It has also been observed elsewhere that the Derrida plots computed by perturbing a subset of all of the possible initial states (for example, those belonging to some attractor) can be very different from the theoretical ones [23]. The phenomena related to the peculiarities of restricting the set of states of an RBN require further studies, as the differences shown here confirm.

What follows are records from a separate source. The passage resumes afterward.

This design comes from an exercise in tuning for small area on the open sky130 flow, not from production work.
The RTL was checked by simulation tests, not by an equivalence proof against the original design.
Power figures rest on the tool's default switching activity, not on a simulated workload.

Design themis_core, start of the top module:
module themis_core (
    input  wire        clk,
    input  wire        rst,
    input  wire        ev_valid,
    output wire        ev_ready,
    input  wire [25:0] ev_word,
    output reg         tx_valid,
    output wire        tx_bank,
    output wire [15:0] tx_word,
    output wire [1:0]  bank_sel,
    output wire [3:0]  trig,
    output reg  [31:0] overlap_faults
);
    localparam [1:0] ST_IDLE    = 2'd0;
    localparam [1:0] ST_ATTACK  = 2'd1;
    localparam [1:0] ST_DECAY   = 2'd2;
    localparam [1:0] ST_RELEASE = 2'd3;
    localparam [3:0] S_IDLE = 4'd0,  S_INIT = 4'd1,  S_PIT  = 4'd2,  S_VA  = 4'd3,
                     S_VB   = 4'd4,  S_VF   = 4'd5,  S_PRE  = 4'd6,  S_SGN = 4'd7,
                     S_LOAD = 4'd8,  S_EXT  = 4'd9,  S_DIV  = 4'd10, S_OUT = 4'd11;
    reg [6:0] a_att, a_dec, a_rel, f_att, f_dec, f_rel;
    reg [7:0] a_sus, f_sus;
    reg [6:0] a_vs, f_vs, kbd, env_amt, cutoff;
    reg [7:0] midi_note;
    reg [1:0] vca_st, vcf_st;
    reg [7:0] vcf_cnt;               
    reg [31:0] VL, VT, VD, FL, FT, FD, FS;
    reg [4:0] drum0, drum1, drum2, drum3;
    reg [4:0] phase;
    reg [1:0] ep;                    
    reg [1:0] bs;                    
    reg [15:0] sr;                   
    reg [4:0] bc;
    reg [3:0] st;
    reg       go;
    reg [3:0] job;
    reg       dwrap;                 
    reg       sgn;
    reg       need_init;             
    reg       c1, c2;                
    reg [7:0] acc;                   
    reg       fS, fL, c32;           
    reg [36:0] W;
    reg [13:0] R;
    assign ev_ready = (st == S_IDLE);
    assign bank_sel = bs;
    assign trig     = {drum3 != 5'd0, drum2 != 5'd0, drum1 != 5'd0, drum0 != 5'd0};
    wire       accept = ev_valid && ev_ready && !rst;
    wire [1:0] tag    = ev_word[25:24];
    wire [3:0] kind   = ev_word[23:20];
    wire [3:0] chan   = ev_word[19:16];
    wire [7:0] d1     = ev_word[15:8];
    wire [7:0] d2     = ev_word[7:0];
    wire [6:0] cc_val = d2[7] ? 7'd127 : d2[6:0];
    wire ev_midi  = accept && (tag == 2'd0);
    wire ev_tick  = accept && (tag == 2'd1);
    wire ev_done  = accept && (tag == 2'd2);
    wire ev_reset = accept && (tag == 2'd3);
  ...
clock: 12.0 ns
lec_check: 0
cap_margin: 20
core_margin: 2
core_utilization: 40
slew_margin: 20
buffer_ports_args: -buffer_cell sky130_fd_sc_hd__buf_1
cts_args: -sink_clustering_enable -repair_clock_nets -dont_use_dummy_load -buf_list sky130_fd_sc_hd__clkbuf_4 -sink_clustering_size 8 -sink_clustering_max_diameter 50
standard.sh (not shown) runs the stock make flow with config.mk's settings and CLKGATE_MAP_FILE= SYNTH_SCRIPT=/design/flow/synth_recipe.tcl, a recipe that flattens the netlist after the stock synthesis.
==> flow/flow/run.sh <==
#!/bin/bash
# The standard ORFS layout, with three changes to how it is made:
#  - the combinational logic of the standard synthesis is re-mapped by ABC for
#    area (flow/resyn.ys); every register stays the instance the standard
#    synthesis made, with its name and cell type;
#  - ports are buffered with the smallest buffer;
#  - the clock tree uses clkbuf_8 in clusters of at most 12 sinks, without
#    dummy loads.
# Each tool's output goes to a log file in this folder.
set -euo pipefail
W=$(pwd)
R=$W/orfs/results/sky130hd/themis_core/base
LIB=$FLOW_HOME/platforms/sky130hd/lib/sky130_fd_sc_hd__tt_025C_1v80.lib
YOSYS=$(command -v yosys || echo "$FLOW_HOME/../tools/install/yosys/bin/yosys")
cat >> config.mk <<'CFG'
export BUFFER_PORTS_ARGS = -buffer_cell sky130_fd_sc_hd__buf_1
export CTS_ARGS = -sink_clustering_enable -repair_clock_nets -dont_use_dummy_load -buf_list sky130_fd_sc_hd__clkbuf_4 -sink_clustering_size 8 -sink_clustering_max_diameter 50
CFG
bash standard.sh synth > synth.log 2>&1
cp "$R/1_2_yosys.v" "$W/std_1_2_yosys.v"
sed -e "s#@LIB@#$LIB#g" -e "s#@IN@#$W/std_1_2_yosys.v#" -e "s#@OUT@#$R/1_2_yosys.v#" flow/resyn.ys > resyn.ys
"$YOSYS" -l resyn.log -q resyn.ys > resyn.out 2>&1
rm -f "$R/1_synth.odb"
bash standard.sh > standard.log 2>&1
==> flow/flow/resyn.ys <==
# Re-map the combinational logic of the standard synthesis for area.
# Registers stay the instances the standard synthesis made (same names, same
# cell types); only the logic between them is re-mapped by ABC.
read_liberty -ignore_miss_func @LIB@
setattr -mod -set keep_hierarchy 1 sky130_fd_sc_hd__df* sky130_fd_sc_hd__edf* sky130_fd_sc_hd__sdf* sky130_fd_sc_hd__sedf* sky130_fd_sc_hd__dl*
read_verilog @IN@
hierarchy -top themis_core
flatten
opt -purge
abc -liberty @LIB@ -dont_use *lpflow* -dont_use *probe* -script +strash;dc2;dch,-f;amap;strash;dch,-f;amap
opt_clean -purge
splitnets
hilomap -singleton -hicell sky130_fd_sc_hd__conb_1 HI -locell sky130_fd_sc_hd__conb_1 LO
insbuf -buf sky130_fd_sc_hd__buf_1 A X
opt_clean -purge
stat -liberty @LIB@
blackbox A:keep_hierarchy
write_verilog -noattr -nohex -nodec @OUT@
Edit:
--- a/flow/flow/run.sh
+++ b/flow/flow/run.sh
@@ -15,5 +15,5 @@
 cat >> config.mk <<'CFG'
 export BUFFER_PORTS_ARGS = -buffer_cell sky130_fd_sc_hd__buf_1
-export CTS_ARGS = -sink_clustering_enable -repair_clock_nets -dont_use_dummy_load -buf_list sky130_fd_sc_hd__clkbuf_4 -sink_clustering_size 8 -sink_clustering_max_diameter 50
+export CTS_ARGS = -sink_clustering_enable -repair_clock_nets -dont_use_dummy_load -buf_list sky130_fd_sc_hd__clkbuf_8 -sink_clustering_size 12 -sink_clustering_max_diameter 80
 CFG
 bash standard.sh synth > synth.log 2>&1
Settings changed: CTS_ARGS -sink_clustering_enable -repair_clock_nets -dont_use_dummy_load -buf_list sky130_fd_sc_hd__clkbuf_4 -sink_clustering_size 8 -sink_clustering_max_diameter 50 to -sink_clustering_enable -repair_clock_nets -dont_use_dummy_load -buf_list sky130_fd_sc_hd__clkbuf_8 -sink_clustering_size 12 -sink_clustering_max_diameter 80.
The new run completed with no timing, DRC or antenna violations.
Total power rises slightly.
Hold slack loses 0.0099 ns.
Setup slack improves by 0.12 ns.
First-iteration DRC count drops slightly.
Wire length goes down slightly.
Combinational power stays flat.
Clock-buffer cell count goes down by 27.
Area after synthesis is unchanged.
Design area increases slightly.
Register-to-register slack is better by 0.12 ns.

6. Conclusions and Future Work

The results discussed in the previous sections support the statement that the RI can be effectively used to identify critical states in different kinds of complex systems, both in terms of phase transition and dynamical criticality. Our experimental analysis concerned two prominent classes of complex systems, which stands in favor of the hypothesis that the results may hold in general. The results show also that the RI behaves robustly against sampling effort and system size. Results on both the Ising model and RBN ensembles show that the RI identifies the criticality profile with high precision. In addition, a detailed analysis shows also that, while still detecting critical states, the RI varies across RBN critical ensembles, providing further evidence to the observation that critical RBNs exhibit a spectrum of different behaviors. Moreover, our analysis also supports the statement that the information provided by the dynamics of an RBN along its transients might considerably differ from that of its attractors. Preliminary results in this direction were obtained in [23,25].
It is worth emphasizing that, whilst the index was originally proposed with a different aim, it has been proven able to detect features of criticality. One can imagine possible reasons for this interesting phenomenon, but further investigation is required.
Finally, we plan to study the possibility of applying this method to detect early warning signals of change in complex systems, with the aim of identifying in advance dynamical changes toward or away from criticality.

Acknowledgments

We thank Marco Zattoni who made the first investigations on the use of information-theoretical measures on threshold networks and Alessandro Filisetti who contributed to the development of the RI method.

Author Contributions

Andrea Roli, Marco Villani and Roberto Serra conceived of and designed the experiments. Andrea Roli, Riccardo Caprari and Marco Villani performed the experiments. Andrea Roli, Marco Villani, Roberto Serra and Riccardo Caprari analyzed the data. Andrea Roli, Marco Villani and Roberto Serra wrote the paper. All authors have read and approved the final manuscript.

Conflicts of Interest

The authors declare no conflict of interest.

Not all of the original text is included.